Our recent data demonstrate that this defect occurs between the 2nd and 4th week of life, when SHR rats are in the pre-hypertensive phase and small artery dimensions are still similar between strains (González et al. 2003). These data suggest that abnormal elastin organization occurs prior to inward remodelling, and might contribute to it.
All these data point to the potential importance of elastin or proteins related to elastic fibre assembly and organization, and the genes that control these, as critical issues in understanding vascular remodelling in essential hypertension.
References
Briones AM, González JM, Somoza B, Giraldo J, Daly CJ, Vila E, González MC, McGrath JC & Arribas SM (2003). Role of elastin in spontaneously hypertensive rat small mesenteric artery remodeling. J Physiol 552, 185-195.
Faury G, Pezet M, Knutsen RH, Boyle WA, Heximer SP, McLean SE, Minkes RK, Blumer KJ, Kovacs A, Kelly DP, Li DY, Starcher B & Mecham RP (2003). Developmental adaptation of the mouse cardiovascular system to elastin haploinsufficiency. J Clin Invest 112, 1419-1428.
González JM, Somoza B, Fernández-Alfonso MS, Gálvez B, Abderrahim F, González MC & Arribas SM (2003). Elastin reorganization and vessels stiffness is an early event in the development of vascular remodeling in resistance arteries from SHR. Hypertension 42, 387.
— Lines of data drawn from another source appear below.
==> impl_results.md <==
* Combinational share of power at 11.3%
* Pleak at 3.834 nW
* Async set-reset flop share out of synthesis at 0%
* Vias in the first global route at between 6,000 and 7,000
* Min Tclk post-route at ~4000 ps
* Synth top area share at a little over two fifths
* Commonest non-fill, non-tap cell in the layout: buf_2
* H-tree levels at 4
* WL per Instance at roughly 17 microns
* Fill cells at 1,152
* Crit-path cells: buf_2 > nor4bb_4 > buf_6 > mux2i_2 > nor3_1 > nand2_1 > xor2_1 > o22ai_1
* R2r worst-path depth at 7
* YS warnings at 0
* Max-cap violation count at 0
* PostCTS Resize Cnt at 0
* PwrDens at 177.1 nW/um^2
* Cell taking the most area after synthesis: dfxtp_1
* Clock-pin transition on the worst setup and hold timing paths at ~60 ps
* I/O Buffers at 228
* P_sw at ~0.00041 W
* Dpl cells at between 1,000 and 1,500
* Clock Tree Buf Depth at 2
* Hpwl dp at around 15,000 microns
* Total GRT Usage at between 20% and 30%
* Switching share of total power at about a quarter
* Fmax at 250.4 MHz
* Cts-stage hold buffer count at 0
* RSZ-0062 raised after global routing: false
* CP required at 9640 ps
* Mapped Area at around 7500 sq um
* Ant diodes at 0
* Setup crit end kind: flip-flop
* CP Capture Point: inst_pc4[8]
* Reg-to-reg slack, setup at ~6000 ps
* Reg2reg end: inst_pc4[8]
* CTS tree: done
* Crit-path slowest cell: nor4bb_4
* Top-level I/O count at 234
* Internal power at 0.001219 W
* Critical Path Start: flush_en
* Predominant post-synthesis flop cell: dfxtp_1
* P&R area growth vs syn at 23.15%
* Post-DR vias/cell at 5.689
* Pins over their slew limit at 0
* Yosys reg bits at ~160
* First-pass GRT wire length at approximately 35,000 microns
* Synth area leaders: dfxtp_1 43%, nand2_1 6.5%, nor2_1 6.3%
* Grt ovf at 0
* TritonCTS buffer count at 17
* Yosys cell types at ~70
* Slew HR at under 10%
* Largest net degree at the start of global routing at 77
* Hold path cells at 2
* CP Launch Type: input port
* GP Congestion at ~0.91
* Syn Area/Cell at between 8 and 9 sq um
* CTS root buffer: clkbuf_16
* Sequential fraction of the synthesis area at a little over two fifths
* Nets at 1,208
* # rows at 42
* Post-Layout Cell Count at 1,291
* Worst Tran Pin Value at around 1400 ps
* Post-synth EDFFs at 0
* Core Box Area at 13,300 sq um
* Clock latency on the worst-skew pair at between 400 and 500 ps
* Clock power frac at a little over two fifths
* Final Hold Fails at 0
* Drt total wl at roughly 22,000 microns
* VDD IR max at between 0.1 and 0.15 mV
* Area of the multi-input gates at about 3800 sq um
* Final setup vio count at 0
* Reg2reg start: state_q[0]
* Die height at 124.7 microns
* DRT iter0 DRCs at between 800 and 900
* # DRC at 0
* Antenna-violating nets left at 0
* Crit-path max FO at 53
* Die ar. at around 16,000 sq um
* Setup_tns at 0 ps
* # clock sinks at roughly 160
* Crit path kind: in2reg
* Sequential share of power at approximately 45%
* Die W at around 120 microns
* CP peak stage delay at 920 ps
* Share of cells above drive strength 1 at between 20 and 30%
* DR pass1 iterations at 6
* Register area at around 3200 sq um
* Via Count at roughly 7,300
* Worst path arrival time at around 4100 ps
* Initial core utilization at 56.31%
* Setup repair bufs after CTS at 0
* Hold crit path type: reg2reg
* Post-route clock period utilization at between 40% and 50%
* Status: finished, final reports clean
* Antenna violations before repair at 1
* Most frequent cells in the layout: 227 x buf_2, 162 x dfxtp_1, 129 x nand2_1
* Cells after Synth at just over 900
### src/rtl/tape_recorder.sv
// Decodes the ROM SAVE waveform (MIC level, timed in ce T-states) into TAP blocks:
// a 2-byte little-endian length followed by the data bytes, written through a one-deep write port.
module tape_recorder #(
  parameter int unsigned PILOT_MIN = 256,
  parameter int unsigned TIMEOUT   = 350000,
  parameter logic [24:0] BUF_SIZE  = 25'h1000000,
  parameter int unsigned TDIV      = 1
) (
  input  logic        clk_sys,
  input  logic        reset_n,
  input  logic        ce,
  input  logic        rec,
  input  logic        mic_in,
  output logic        wr,
  output logic [24:0] wr_addr,
  output logic [7:0]  wr_data,
  input  logic        wr_ack,
  output logic        active,
  output logic [24:0] tape_size,
  output logic [7:0]  blk_cnt,
  output logic        chk_ok,
  output logic        overflow
);

  // TDIV scales every timing window together; 1 gives real ROM timings.
  localparam logic [15:0] PIL_LO = 16'(1800 / TDIV);
  localparam logic [15:0] PIL_HI = 16'(2600 / TDIV);
  localparam logic [15:0] SYN_LO = 16'(400 / TDIV);
  localparam logic [15:0] SYN_HI = 16'(1000 / TDIV);
  localparam logic [16:0] B0_LO  = 17'(1200 / TDIV);
  localparam logic [16:0] B0_HI  = 17'(2200 / TDIV);
  localparam logic [16:0] B1_LO  = 17'(2800 / TDIV);
  localparam logic [16:0] B1_HI  = 17'(4000 / TDIV);
  localparam logic [15:0] PMIN   = 16'(PILOT_MIN);
  localparam int unsigned IW     = $clog2(TIMEOUT + 1);
  localparam logic [IW-1:0] TO_V = IW'(TIMEOUT);
  localparam logic [25:0] BUF_LIM = {1'b0, BUF_SIZE};

  typedef enum logic [2:0] {
    S_IDLE, S_PILOT, S_SYNC, S_DATA, S_FIN_WAIT, S_FIN_LO, S_FIN_HI
  } state_t;

  state_t        state_q;
  logic          mic_q, rec_q, phase_q;
  logic [15:0]   half_q, h1_q, pilot_q, len_q;
  logic [IW-1:0] idle_q;
  logic [2:0]    bitcnt_q;
  logic [6:0]    sreg_q;
  logic [7:0]    chk_q, blk_q, data_q;
  logic [24:0]   base_q, addr_q, tsize_q;
  logic          wr_q, chk_ok_q, ovf_q;

  logic        mic_edge, rec_fall, is_pil, is_syn, bit_one, bit_ok;
  logic        pair_done, bit_in, byte_done, end_blk;
  logic [16:0] sum_d;
  logic [7:0]  sreg_d, chk_d;
  logic [15:0] len_d, len_eff;
  logic [25:0] nxt_addr, base_p1;

  assign mic_edge  = ce && (mic_in != mic_q);
  assign rec_fall  = rec_q && !rec;
  assign is_pil    = (half_q >= PIL_LO) && (half_q <= PIL_HI);
  assign is_syn    = (half_q >= SYN_LO) && (half_q <= SYN_HI);
  assign sum_d     = {1'b0, h1_q} + {1'b0, half_q};
  assign bit_one   = (sum_d >= B1_LO) && (sum_d <= B1_HI);
  assign bit_ok    = bit_one || ((sum_d >= B0_LO) && (sum_d <= B0_HI));
  assign pair_done = (state_q == S_DATA) && mic_edge && phase_q;
  assign bit_in    = pair_done && bit_ok;
  assign byte_done = bit_in && (bitcnt_q == 3'd7);
  assign sreg_d    = {sreg_q, bit_one};
  assign len_d     = len_q + 16'd1;
  assign chk_d     = chk_q ^ sreg_d;
  assign len_eff   = byte_done ? len_d : len_q;
  assign nxt_addr  = {1'b0, base_q} + 26'd2 + {10'd0, len_q};
  assign base_p1   = {1'b0, base_q} + 26'd1;
  // A byte completing on the same cycle as an end condition is counted before finalising.
  assign end_blk   = (pair_done && !bit_ok) || (idle_q == TO_V) || rec_fall ||
                     (byte_done && (len_d == 16'hFFFF));

  assign wr        = wr_q;
  assign wr_addr   = addr_q;
  assign wr_data   = data_q;
  assign active    = (state_q != S_IDLE);
  assign tape_size = tsize_q;
  assign blk_cnt   = blk_q;
  assign chk_ok    = chk_ok_q;
  assign overflow  = ovf_q;

  always_ff @(posedge clk_sys or negedge reset_n) begin
    if (!reset_n) begin
      state_q  <= S_IDLE;
      mic_q    <= 1'b0;
      rec_q    <= 1'b0;
      phase_q  <= 1'b0;
      half_q   <= '0;
      h1_q     <= '0;
      pilot_q  <= '0;
      len_q    <= '0;
      idle_q   <= '0;
      bitcnt_q <= '0;
      sreg_q   <= '0;
      chk_q    <= '0;
      blk_q    <= '0;
      data_q   <= '0;
      base_q   <= '0;
      addr_q   <= '0;
      tsize_q  <= '0;
      wr_q     <= 1'b0;
      chk_ok_q <= 1'b0;
      ovf_q    <= 1'b0;
    end else begin
      rec_q <= rec;
      if (ce) begin
        mic_q <= mic_in;
        if (mic_edge) begin
          half_q <= 16'd1;
          idle_q <= '0;
        end else begin
          if (half_q != 16'hFFFF) half_q <= half_q + 16'd1;
          if (idle_q != TO_V)     idle_q <= idle_q + 1'b1;
        end
      end
      if (wr_q && wr_ack) wr_q <= 1'b0;

      case (state_q)
        S_IDLE: begin
          if (rec && mic_edge && is_pil) begin
            pilot_q <= 16'd1;
            state_q <= S_PILOT;
          end
        end
        S_PILOT: begin
          if (rec_fall) state_q <= S_IDLE;
          else if (mic_edge) begin
            if (is_pil) begin
              if (pilot_q != 16'hFFFF) pilot_q <= pilot_q + 16'd1;
            end else if (is_syn && (pilot_q >= PMIN)) state_q <= S_SYNC;
            else state_q <= S_IDLE;
          end
        end
        S_SYNC: begin
          if (rec_fall) state_q <= S_IDLE;
          else if (mic_edge) begin
            if (is_syn) begin
              state_q  <= S_DATA;
              len_q    <= '0;
              chk_q    <= '0;
              bitcnt_q <= '0;
              phase_q  <= 1'b0;
            end else state_q <= S_IDLE;
          end
        end
        S_DATA: begin
          if (mic_edge) begin
            phase_q <= !phase_q;
            if (!phase_q) h1_q <= half_q;
          end
          if (bit_in) begin
            sreg_q   <= sreg_d[6:0];
            bitcnt_q <= bitcnt_q + 3'd1;
          end
          if (byte_done) begin
            len_q <= len_d;
            chk_q <= chk_d;
            if ((wr_q && !wr_ack) || (nxt_addr >= BUF_LIM)) ovf_q <= 1'b1;
            else begin
              wr_q   <= 1'b1;
              addr_q <= nxt_addr[24:0];
              data_q <= sreg_d;
            end
          end
          if (end_blk) state_q <= (len_eff == 16'd0) ? S_IDLE : S_FIN_WAIT;
        end
        S_FIN_WAIT: begin
          if (!wr_q) begin
            state_q <= S_FIN_LO;
            if ({1'b0, base_q} < BUF_LIM) begin
              wr_q   <= 1'b1;
              addr_q <= base_q;
              data_q <= len_q[7:0];
            end else ovf_q <= 1'b1;
          end
        end
        S_FIN_LO: begin
          // A length byte that could not be issued is skipped rather than stalling.
          if (!wr_q || wr_ack) begin
            state_q <= S_FIN_HI;
            if (base_p1 < BUF_LIM) begin
              wr_q   <= 1'b1;
              addr_q <= base_p1[24:0];
              data_q <= len_q[15:8];
            end else ovf_q <= 1'b1;
          end
        end
        S_FIN_HI: begin
          if (!wr_q || wr_ack) begin
            state_q  <= S_IDLE;
            blk_q    <= blk_q + 8'd1;
            chk_ok_q <= (chk_q == 8'd0);
            if (nxt_addr > BUF_LIM) begin
              base_q  <= BUF_SIZE;
              tsize_q <= BUF_SIZE;
              ovf_q   <= 1'b1;
            end else begin
              base_q  <= nxt_addr[24:0];
              tsize_q <= nxt_addr[24:0];
            end
          end
        end
        default: state_q <= S_IDLE;
      endcase
    end
  end

endmodule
Martin CN & Greenwald SE (1997). Impaired synthesis of elastin in walls of aorta and large conduit arteries during early development as an initiating event in pathogenesis of systemic hypertension. Lancet 350, 953-955.
Milewicz DM, Urbán Z & Boyd C (2000). Genetic disorders of the elastic fibre system. Matrix Biology 19, 471-480.
Mulvany MJ (2002). Small artery remodeling in hypertension. Curr Hypertens Rep 4, 49-55.
Parks WC, Pierce RA, Lee KA & Mecham RP (1993). Elastin. Advances in Mol Cell Biol 6, 133-182.